Ingenuity has two cameras onboard. A black-and-white camera that points down to the ground, which is used for navigation, and a high-resolution colour camera that looks out to the horizon.

Sample navigation images sent back to Earth revealed the helicopter’s shadow on the floor of the crater as it came back in to land.

The Perseverance rover was watching and snapping away from a distance of 65m.
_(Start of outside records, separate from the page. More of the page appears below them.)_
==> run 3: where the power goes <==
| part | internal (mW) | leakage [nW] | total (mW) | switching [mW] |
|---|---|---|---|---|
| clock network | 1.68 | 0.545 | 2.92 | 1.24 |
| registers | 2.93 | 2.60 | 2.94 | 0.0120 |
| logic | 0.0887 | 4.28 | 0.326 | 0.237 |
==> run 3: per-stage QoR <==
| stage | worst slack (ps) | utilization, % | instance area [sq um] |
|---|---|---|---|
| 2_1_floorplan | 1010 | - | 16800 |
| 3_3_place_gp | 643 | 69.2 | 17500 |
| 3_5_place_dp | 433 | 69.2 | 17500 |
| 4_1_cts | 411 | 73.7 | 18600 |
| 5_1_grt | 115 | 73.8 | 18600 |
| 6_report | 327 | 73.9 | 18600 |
Its full-sequence video can be seen at the top of this page.

Selfie of helicopter and roverimage copyrightNasa
image captionA selfie of the Ingenuity helicopter and the Perseverance rover

Nasa has announced that the “airstrip” in Jezero where Perseverance dropped off Ingenuity for its demonstration will henceforth be known as the “Wright Brothers Field”.

The International Civil Aviation Organization (ICAO) – the United Nations’ civil aviation agency – has also presented Nasa and the US Federal Aviation Administration with an official ICAO designator: IGY.
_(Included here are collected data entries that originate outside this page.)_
[config.mk]
export PLATFORM = sky130hd
export DESIGN_NAME = fifo_status_ctrl
export DESIGN_NICKNAME = d
export VERILOG_FILES = /design/src/fifo_if_pkg.sv /design/src/byte_store.sv /design/src/fifo_status_ctrl.sv
export SDC_FILE = /design/constraint.sdc
export NUM_CORES = 1
export LEC_CHECK = 0
export ABC_CLOCK_PERIOD_IN_PS = 3050
export CORE_MARGIN = 1.5
export CORE_UTILIZATION = 63
export DETAILED_ROUTE_END_ITERATION = 7
export DONT_BUFFER_PORTS = 1
export PLACE_DENSITY = 0.83
export SLEW_MARGIN = 20
export SYNTH_ARGS = -nofsm -noshare
export SYNTH_HDL_FRONTEND = slang
export SYNTH_SLANG_ARGS = --single-unit
[constraint.sdc]
create_clock -name ref_clk -period 3.05 [get_ports ref_clk]
set_input_delay 0.305 -clock ref_clk [delete_from_list [all_inputs] [get_ports ref_clk]]
set_output_delay 0.305 -clock ref_clk [all_outputs]
set_load 0.1 [all_outputs]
“India Golf Yankee, with the call sign ‘Ingenuity’, and those details will be officially included in the next edition of ICAO’s designators for aircraft, operating agencies, aeronautical authorities and services,” explained Håvard Grip, the Mars helicopter’s chief pilot at JPL.
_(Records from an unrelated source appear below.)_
File: config.mk
export PLATFORM = sky130hd
export DESIGN_NAME = step11_regs
export DESIGN_NICKNAME = d
export VERILOG_FILES = /design/src/step11_pkg.sv /design/src/step11_regs.sv /design/src/step11_route.sv
export SDC_FILE = /design/constraint.sdc
export NUM_CORES = 1
export LEC_CHECK = 0
export ABC_CLOCK_PERIOD_IN_PS = 1440
export BUFFER_PORTS_ARGS = -buffer_cell sky130_fd_sc_hd__buf_2
export CAP_MARGIN = 20
export CORE_ASPECT_RATIO = 1.2
export CORE_MARGIN = 5
export CORE_UTILIZATION = 34
export DETAILED_ROUTE_END_ITERATION = 7
export GPL_ROUTABILITY_DRIVEN = 0
export PLACE_DENSITY = 0.74
export SLEW_MARGIN = 10
export SYNTH_ARGS = -nofsm -noshare
export SYNTH_HDL_FRONTEND = slang
export SYNTH_HIERARCHICAL = 1
export SYNTH_SLANG_ARGS = --single-unit
File: constraint.sdc
create_clock -name clk_i -period 1.44 [get_ports clk_i]
set_clock_uncertainty 0.2 [all_clocks]
set_input_delay 0.072 -clock clk_i [delete_from_list [all_inputs] [get_ports clk_i]]
set_output_delay 0.072 -clock clk_i [all_outputs]
set_load 0.01 [all_outputs]
File: src/step11_pkg.sv
// Constants for the sequencer step eleven setup register
// What this block does
// RQ1 - Enable bit 15, read/write, resets zero
// RQ2 - Gain field 14:13, codes give 1,2,4,4
// RQ3 - Negative select bit 4, ground or input seven
// RQ4 - Positive select 3:0, resets to 1011
// RQ5 - Codes 1000-1111 pick internal sources
// RQ6 - Internal source ignores negative select bit
// RQ7 - Bits 12:5 read zero, ignore writes
package step11_pkg;
  localparam logic [7:0] SETUP_INDEX = 8'h9B;
  localparam logic [9:0] SETUP_ADDR = {SETUP_INDEX, 2'b00};
  localparam int ENABLE_BIT = 15;
  localparam int GAIN_HI = 14;
  localparam int GAIN_LO = 13;
  localparam int NEG_BIT = 4;
  localparam int POS_HI = 3;
  localparam logic [15:0] SETUP_RESET = 16'h000B;
  localparam logic [15:0] SETUP_WMASK = 16'hE01F;
  localparam logic [3:0] POS_FIRST_INTERNAL = 4'h8;
  localparam logic [3:0] POS_TEMP = 4'h8;
  localparam logic [3:0] POS_SHORT = 4'h9;
  localparam logic [3:0] POS_TEST = 4'hA;
  localparam logic [3:0] POS_IO_SUPPLY = 4'hC;
  localparam logic [3:0] POS_CORE_SUPPLY = 4'hD;
  localparam logic [3:0] POS_ANALOG_PWR = 4'hE;
  localparam logic [3:0] POS_DIGITAL_PWR = 4'hF;
  localparam logic [2:0] GAIN_X1 = 3'h1;
  localparam logic [2:0] GAIN_X2 = 3'h2;
  localparam logic [2:0] GAIN_X4 = 3'h4;
endpackage

File: src/step11_regs.sv
// Wishbone slave holding the sequencer step eleven setup register
`timescale 1ns/100ps
module step11_regs
  import step11_pkg::*;
(
  input wire logic clk_i, // Clock, 200 MHz
  input wire logic rst_i, // Synchronous reset, high
  input wire logic cyc_i, // Bus cycle
  input wire logic stb_i, // Strobe
  input wire logic we_i, // Write enable
  input wire logic [9:0] adr_i, // Byte address
  input wire logic [3:0] sel_i, // Byte selects
  input wire logic [31:0] dat_i, // Write data
  output logic [31:0] dat_o, // Read data
  output logic ack_o, // Acknowledge
  output logic step_enable_o, // Step included in sequence
  output logic [2:0] gain_o, // Gain factor 1, 2 or 4
  output logic [3:0] pos_input_o, // Positive input code
  output logic internal_o, // Internal source selected
  output logic neg_ext7_o // Negative input is input seven
);
  logic [15:0] setup_q;
  logic [15:0] setup_d;
  logic [31:0] dat_q;
  logic ack_q;
  logic [2:0] gain_w;
  logic internal_w;
  logic neg_w;
  logic [2:0] gain_q;
  logic internal_q;
  logic neg_q;
  logic [15:0] lane_w;

  // One decode of the register address, shared by bus logic and checks
  function automatic logic addr_hit(input logic [9:0] adr);
    return adr == SETUP_ADDR;
  endfunction

  wire req_w = cyc_i & stb_i & ~ack_q;
  wire hit_w = addr_hit(adr_i);
  wire wr_w = req_w & we_i & hit_w;
  wire rd_w = req_w & ~we_i & hit_w;
  wire [31:0] rd_word_w = {16'h0000, setup_q & SETUP_WMASK}; // see RQ7

  // Byte lanes 3:2 carry nothing of this register
  for (genvar b = 0; b < 2; b++) begin : g_lane
    assign lane_w[b*8 +: 8] = {8{sel_i[b]}};
  end
  wire [15:0] lane_mask_w = lane_w & SETUP_WMASK; // see RQ7

  assign setup_d = wr_w ? ((setup_q & ~lane_mask_w) | (dat_i[15:0] & lane_mask_w))
                        : setup_q; // see RQ1

  step11_route u_route (
    .gain_code_i(setup_q[GAIN_HI:GAIN_LO]),
    .pos_code_i(setup_q[POS_HI:0]),
    .neg_sel_i(setup_q[NEG_BIT]),
    .gain_o(gain_w),
    .internal_o(internal_w),
    .neg_ext7_o(neg_w)
  );

  always_ff @(posedge clk_i) begin
    if (rst_i) begin
      setup_q <= SETUP_RESET; // see RQ4
    end else begin
      setup_q <= setup_d;
    end
  end

  // Registered answer: ack and data stand for one cycle
  always_ff @(posedge clk_i) begin
    if (rst_i) begin
      ack_q <= 1'b0;
      dat_q <= 32'h0000_0000;
    end else begin
      ack_q <= req_w;
      dat_q <= rd_w ? rd_word_w : 32'h0000_0000;
    end
  end

  // Decoded routing, one cycle behind the register
  always_ff @(posedge clk_i) begin
    if (rst_i) begin
      gain_q <= GAIN_X1;
      internal_q <= 1'b0;
      neg_q <= 1'b0;
    end else begin
      gain_q <= gain_w;
      internal_q <= internal_w;
      neg_q <= neg_w; // see RQ3
    end
  end

  assign dat_o = dat_q;
  assign ack_o = ack_q;
  assign step_enable_o = setup_q[ENABLE_BIT];
  assign pos_input_o = setup_q[POS_HI:0];
  assign gain_o = gain_q;
  assign internal_o = internal_q;
  assign neg_ext7_o = neg_q;

  AST_RESERVED_ZERO: assert property (@(posedge clk_i) disable iff (rst_i) // see RQ7
    ack_o |-> dat_o[31:16] == 16'h0000 && dat_o[12:5] == 8'h00)
    else $error("reserved bits not zero");
  AST_WRITE_TAKES: assert property (@(posedge clk_i) disable iff (rst_i) // see RQ1
    wr_w && sel_i[1] |=> step_enable_o == $past(dat_i[15]))
    else $error("enable bit not written");
  AST_GAIN_MAP: assert property (@(posedge clk_i) disable iff (rst_i) // see RQ2
    ##1 gain_o == ($past(setup_q[14:13]) == 2'h0 ? 3'h1 :
                   $past(setup_q[14:13]) == 2'h1 ? 3'h2 : 3'h4))
    else $error("gain decode wrong");
  AST_NEG_IGNORED: assert property (@(posedge clk_i) disable iff (rst_i) // see RQ6
    setup_q[3] |=> !neg_ext7_o)
    else $error("negative select not ignored");
  AST_NEG_ROUTE: assert property (@(posedge clk_i) disable iff (rst_i) // see RQ3
    !setup_q[3] |=> neg_ext7_o == $past(setup_q[4]))
    else $error("negative select wrong");
  AST_INTERNAL: assert property (@(posedge clk_i) disable iff (rst_i) // see RQ5
    1'b1 |=> internal_o == $past(setup_q[3]))
    else $error("internal flag wrong");
  AST_POS_WRITE: assert property (@(posedge clk_i) disable iff (rst_i) // see RQ4
    wr_w && sel_i[0] |=> pos_input_o == $past(dat_i[3:0]))
    else $error("positive select not written");
  AST_ACK_ONE: assert property (@(posedge clk_i) disable iff (rst_i)
    ack_o |=> !ack_o)
    else $error("ack longer than one cycle");

  // Bus handshake
  AST_ACK_FOLLOWS: assert property (@(posedge clk_i) disable iff (rst_i)
    cyc_i && stb_i && !ack_o
    |=> ack_o)
    else $error("request not acknowledged");
  AST_ACK_NEEDS_REQ: assert property (@(posedge clk_i) disable iff (rst_i)
    !(cyc_i && stb_i)
    |=> !ack_o)
    else $error("ack without request");
  AST_WR_ONCE: assert property (@(posedge clk_i) disable iff (rst_i)
    wr_w
    |=> !wr_w)
    else $error("write taken twice");
  AST_DAT_IDLE: assert property (@(posedge clk_i) disable iff (rst_i)
    !ack_o
    |-> dat_o == 32'h0000_0000)
    else $error("read data outside ack");

  // Read and write paths
  AST_READ_DATA: assert property (@(posedge clk_i) disable iff (rst_i) // see RQ7
    rd_w
    |=> dat_o == {16'h0000, $past(setup_q) & 16'hE01F})
    else $error("read data wrong");
  AST_UNMAPPED_READ: assert property (@(posedge clk_i) disable iff (rst_i) // see RQ7
    req_w && !we_i && !hit_w
    |=> dat_o == 32'h0000_0000)
    else $error("unmapped read not zero");
  AST_UNMAPPED_WRITE: assert property (@(posedge clk_i) disable iff (rst_i) // see RQ7
    req_w && we_i && !addr_hit(adr_i)
    |=> $stable(setup_q))
    else $error("unmapped write changed register");
  AST_IDLE_STABLE: assert property (@(posedge clk_i) disable iff (rst_i) // see RQ1
    !wr_w
    |=> $stable(setup_q))
    else $error("register changed without write");
  AST_GAIN_WRITE: assert property (@(posedge clk_i) disable iff (rst_i) // see RQ2
    wr_w && sel_i[1]
    |=> setup_q[14:13] == $past(dat_i[14:13]))
    else $error("gain field not written");
  AST_HIGH_KEEP: assert property (@(posedge clk_i) disable iff (rst_i) // see RQ1
    wr_w && !sel_i[1]
    |=> $stable(setup_q[15:8]))
    else $error("unselected high byte changed");
  AST_NEG_WRITE: assert property (@(posedge clk_i) disable iff (rst_i) // see RQ3
    wr_w && sel_i[0]
    |=> setup_q[4] == $past(dat_i[4]))
    else $error("negative select not written");
  AST_LOW_KEEP: assert property (@(posedge clk_i) disable iff (rst_i) // see RQ4
    wr_w && !sel_i[0]
    |=> $stable(setup_q[7:0]))
    else $error("unselected low byte changed");
  AST_RESV_STORED: assert property (@(posedge clk_i) disable iff (rst_i) // see RQ7
    setup_q[12:5] == 8'h00)
    else $error("reserved bits stored");

  // Decoded outputs
  AST_GAIN_ONEHOT: assert property (@(posedge clk_i) disable iff (rst_i) // see RQ2
    $onehot(gain_o))
    else $error("gain factor not one-hot");
  AST_GAIN_X4: assert property (@(posedge clk_i) disable iff (rst_i) // see RQ2
    setup_q[GAIN_HI]
    |=> gain_o == GAIN_X4)
    else $error("upper gain codes not four");
  AST_INT_NEG: assert property (@(posedge clk_i) disable iff (rst_i) // see RQ6
    internal_o
    |-> !neg_ext7_o)
    else $error("negative routed with internal source");
  AST_NEG_EXT7: assert property (@(posedge clk_i) disable iff (rst_i) // see RQ3
    neg_ext7_o
    |-> $past(setup_q[NEG_BIT]) && !$past(setup_q[POS_HI]))
    else $error("input seven routed wrongly");
  AST_POS_INT: assert property (@(posedge clk_i) disable iff (rst_i) // see RQ5
    pos_input_o >= POS_FIRST_INTERNAL
    |=> internal_o)
    else $error("internal code not flagged");

  // Values right after reset
  AST_ENABLE_RESET: assert property (@(posedge clk_i) disable iff (rst_i) // see RQ1
    $fell(rst_i)
    |-> !step_enable_o)
    else $error("enable not zero after reset");
  AST_POS_RESET: assert property (@(posedge clk_i) disable iff (rst_i) // see RQ4
    $fell(rst_i)
    |-> pos_input_o == 4'hB)
    else $error("positive select reset wrong");
  AST_GAIN_RESET: assert property (@(posedge clk_i) disable iff (rst_i) // see RQ2 RQ3
    $fell(rst_i)
    |-> gain_o == GAIN_X1 && !neg_ext7_o)
    else $error("gain or negative reset wrong");
  AST_INTERNAL_RESET: assert property (@(posedge clk_i) disable iff (rst_i) // see RQ5
    $fell(rst_i)
    |-> !internal_o ##1 internal_o)
    else $error("internal flag reset wrong");

  COV_WRITE: cover property (@(posedge clk_i) wr_w);
  COV_READ: cover property (@(posedge clk_i) ack_o && !we_i && hit_w);
  COV_INTERNAL_NEG: cover property (@(posedge clk_i) internal_o && setup_q[4]);
  COV_SHORT_ON: cover property (@(posedge clk_i) pos_input_o == POS_SHORT && step_enable_o);
  COV_GAIN4_INT: cover property (@(posedge clk_i) gain_o == GAIN_X4 && internal_o);
endmodule

File: src/step11_route.sv
// Decode of the step eleven fields into converter routing
`timescale 1ns/100ps
module step11_route
  import step11_pkg::*;
(
  input wire logic [1:0] gain_code_i, // Gain field
  input wire logic [3:0] pos_code_i, // Positive select field
  input wire logic neg_sel_i, // Negative select bit
  output logic [2:0] gain_o, // Gain factor
  output logic internal_o, // Positive picks internal source
  output logic neg_ext7_o // Negative routed to input seven
);
  assign gain_o = (gain_code_i == 2'h0) ? GAIN_X1 :
                  (gain_code_i == 2'h1) ? GAIN_X2 : GAIN_X4; // see RQ2
  assign internal_o = (pos_code_i >= POS_FIRST_INTERNAL); // see RQ5
  assign neg_ext7_o = neg_sel_i & ~internal_o; // see RQ6
endmodule

==> out/qor.log <==
INFO  sta            holdWs=-110.9ps
INFO  synthesis      most_frequent_cell_after_synthesis=sky130_fd_sc_hd__buf_4
INFO  setup_path     critical_path_required=1470ps
INFO  sta            tns=0ps
INFO  detailed_routing avgViaCountPerCell=4.015
INFO  finish         layout-drive-gt1-share=0.3671
INFO  pwr            power_report.internal_total=959.8uW
INFO  setup_path     timing.reg2reg.setup_slack=70ps
INFO  place          place_hpwl=1.582mm
INFO  synthesis      synth_cells=106
INFO  synthesis      synth_edf_count=0
INFO  setup_path     crit_path_max_fo=5
INFO  synthesis      yosys_warnings=6
INFO  pwr            leakage=0.6852nW
INFO  pwr            clock_power_share=0.378
INFO  detailed_routing routed_length_per_instance=10.70um
INFO  finish         sequential_area=441.7um^2
INFO  synthesis      synthFlopType=sky130_fd_sc_hd__dfxtp_1
INFO  grt            first_global_vias=719
INFO  sta            fmax=0.7280GHz
INFO  floorplanning  floorplan.die.width=61.83um
INFO  setup_path     worst-r2r-cell-count=4
INFO  floorplanning  fp.coreArea=0.003083mm^2
INFO  pwr            share_comb_of_total_power=0.115
INFO  setup_path     worstPathArrival=1410ps
INFO  finish         fin_util=0.4602
INFO  clock_tree     cts.sink_count=22
INFO  setup_path     critPathCaptureType=flip-flop
INFO  clock_tree     clock_tree.htree_level_count=1
INFO  synthesis      synth.top_cells.by_area=sky130_fd_sc_hd__dfxtp_1, sky130_fd_sc_hd__buf_4, sky130_fd_sc_hd__mux2i_1
INFO  detailed_routing detail_route.wirelength=2.075mm
INFO  setup_path     timing_worst_setup_path_type=flip-flop to flip-flop
INFO  clock_tree     post_cts_hold_buffers=11
INFO  grt            grt_first_pass_wirelength=3.091mm
INFO  floorplanning  dieHeight=72.20um
INFO  finish         area_growth=29.45%
INFO  sta            timing_max_transition_violations_final=0
INFO  floorplanning  floorplan.die_area=0.004464mm^2
INFO  grt            number_of_antenna_violations_at_the_first_check_in_global_routing=0
INFO  status         violations=hold timing
INFO  sta            finalSetupViolCount=0
INFO  synthesis      ys_top_cells_by_count=sky130_fd_sc_hd__buf_4, sky130_fd_sc_hd__dfxtp_1, sky130_fd_sc_hd__nand2b_1
INFO  synthesis      synth_cell_types=18
INFO  detailed_routing route.vias.total=779
INFO  finish         final_nets=210
INFO  finish         antenna_cells_inserted=0
INFO  pwr            p_seq_frac=0.507
INFO  pwr            vdd.ir_drop.worst=0.6210mV
INFO  pwr            finalPower=1.208mW
INFO  pwr            cellPowerDensity=851.1mW/mm^2
INFO  floorplanning  initial_core_util=0.3555
INFO  clock_tree     clk_transition_reported_paths=110ps
INFO  synthesis      netlist.area_leader.share=0.4018
INFO  setup_path     timing.critical_path.slowest_stage_cell=sky130_fd_sc_hd__dfxtp_2
INFO  finish         multiInputGateArea=521.8um^2
INFO  pwr            netSwitchingPower=247.8uW
INFO  sta            post-route-min-period=1374ps
INFO  min_path       min_delay_path_depth=3
INFO  pwr            swShare=0.2052
INFO  detailed_routing drt_pass1_iterations=3
INFO  setup_path     cpPeakStageDelay=350ps
INFO  detailed_routing drt_iter0_markers=15
INFO  synthesis      ys_seq_elements=22
INFO  min_path       tightest_hold_check_type=primary input to flip-flop
INFO  clock_tree     clk-insertion-delay-late=300ps
INFO  status         run_status=finished, violations left
INFO  synthesis      netlist_area=0.001096mm^2
INFO  sta            fin_crit_sh=0.9540
INFO  job            max_cap_violations=0
INFO  detailed_routing drc_errors=0
INFO  synthesis      syn_area_per_cell=10.34um^2
INFO  sta            hold_violations=1
INFO  synthesis      synth_top_area_cell=sky130_fd_sc_hd__dfxtp_1
INFO  clock_tree     clock_tree_from_tritoncts=built
INFO  setup_path     series_of_cell_instances_along_the_critical_path=nand4b_4, nor4_4, buf_6, mux2i_1
INFO  detailed_routing antenna_left=0
INFO  grt            grt_util_all_layers=0.08963
INFO  sta            setup_repair_after_global_routing_missed_its_margin=yes
INFO  clock_tree     ctsRootBufferMaster=sky130_fd_sc_hd__clkbuf_4
INFO  clock_tree     clockBufferDepth=2
INFO  setup_path     cp-start-kind=flip-flop
INFO  finish         fillCellCount=311
INFO  grt            grt-ovfl-total=0
INFO  floorplanning  floorplan.io_pins=94
INFO  floorplanning  row_count=22
INFO  clock_tree     cts-buffers-inserted=3
INFO  grt            grt_start_max_net_pins=19
INFO  place          portBuffers=43
INFO  synthesis      ys_async_sr_fraction=0
INFO  synthesis      seq_area_frac_synth=0.4018
kinds of logic after synthesis:
kind of cell,count (synthesis),synth area share
other cells,1,0.003421
buf+inv,33,0.2089
simple gates,42,0.3128
flops,22,0.4018
mux,8,0.07306
cell type report:
cell class	instances	share of cell area
tap	36	0.03175
clock buffer	3	0.01587
sequential	22	0.3113
multi-input combinational	74	0.3677
timing repair buffer	57	0.2496
inverter	1	0.002646
clock inverter	1	0.02116
routing by layer:
| metal | part of all wire | vias to the layer above | global-route usage |
|---|---|---|---|
| met3 | 0.10 | 2 | 0.01068 |
| met5 | 0 | - | 0 |
| met1 | 0.38 | 349 | 0.1138 |
| met2 | 0.52 | 40 | 0.1502 |
| li1 | - | 388 | - |
| met4 | 0.0039 | 0 | 0.03538 |
stage by stage:
stage	hold WS, ps	std cells	area (um^2)	worst slack [ps]
global route	-90.16	194	1419	-39.60
detailed placement	138.4	179	1240	-39.75
finish	-110.9	194	1419	66.30
CTS	-114.4	194	1403	26.11
global placement	131.3	179	1240	-34.88
floorplan	26.70	129	1182	10.23
power groups by stage:
stage | Sequential, mW | Combinational (mW) | Clock (mW)
floorplan | 0.627 | 0.111 | 0
global placement | 0.626 | 0.109 | 0
detailed placement | 0.626 | 0.110 | 0
CTS | 0.612 | 0.133 | 0.470
global route | 0.613 | 0.153 | 0.494
finish | 0.613 | 0.139 | 0.456
worst max-delay path: cells and delay by family, from the launching register on:
family                 cells  cell delay [ps]
buffers and inverters      1              160
DFF                        1              350
muxes                      1              170
and+or+nand+nor            2              430
final timing paths:
kind,startpoint,endpoint
setup / recovery,ack_o$_SDFF_PP0_,flip-flop
hold / removal,rst_i,ack_o$_SDFF_PP0_
setup reg to reg,ack_o$_SDFF_PP0_,flip-flop
hold reg to reg,flip-flop,dat_o[4]$_SDFF_PP0_
what timing repair did:
action | 4_1_cts | 5_1_grt
setup buffers | 0 | 0
resized for setup | 0 | 4
pin swaps | 1 | 3
hold endpoints to repair | 13 | 1
endpoints found under the setup margin | 3 | 15
cells in the final DEF, fill, tap and decap left out, drive strengths merged:
cell type / Yosys / layout
nand4b: 1 / 1
nor4: 3 / 3
nor2: 7 / 7
clkbuf: 4 / 3
or3b: 1 / 1
nand4bb: 3 / 3
nand2b: 10 / 10
bufinv: 0 / 1
nor2b: 6 / 6
inv: 1 / 1
nand3b: 2 / 2
dfxtp: 22 / 22
buf: 28 / 46
mux2i: 8 / 8
and2: 8 / 8
or2: 1 / 1
conb: 1 / 24
dlymetal6s4s: 0 / 1
dlygate4sd3: 0 / 10
Power figures use the tool's default switching activity.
Monday’s successful maiden outing means that a further four flights will be attempted over the coming days, with the first of these occurring as early as Thursday. Each succeeding flight will build on what has gone before.

“What we’re talking about here is going higher, going further, going faster, stretching the capabilities of the helicopter in those ways,” Dr Grip explained.

“We’re putting the pedal down and going for it,” added Dr Thomas Zurbuchen, the head of science at Nasa.

Wright Brothers
image captionThe Wright Brothers’ first successful flight lasted 12 seconds

The hope is this initial demonstration could eventually transform how we explore some distant worlds.

Drones might be used to scout ahead for future rovers, and even astronauts once they eventually get to Mars.

Michael Watkins, JPL director, said: “What the Ingenuity team has done is given us the third dimension; they’ve freed us from the surface now forever in planetary exploration, so that we can now make a combination of driving on the surface and sampling the surface, doing reconnaissance, and even scientific experimentation on inaccessible places for a rover. This is exactly the way we build the future.”

Bob Balaram, Ingenuity’s chief engineer, said ideas for larger helicopters were already being discussed.

“We are thinking of things in the 25-30kg class of vehicles, and those vehicles would carry maybe about 4kg of science instruments,” he told reporters.

Nasa has already approved a helicopter mission to Titan, the big moon of Saturn. Dragonfly, as the mission is known, should arrive at Titan in the mid-2030s. It will be easier to fly on this moon given its very thick atmosphere.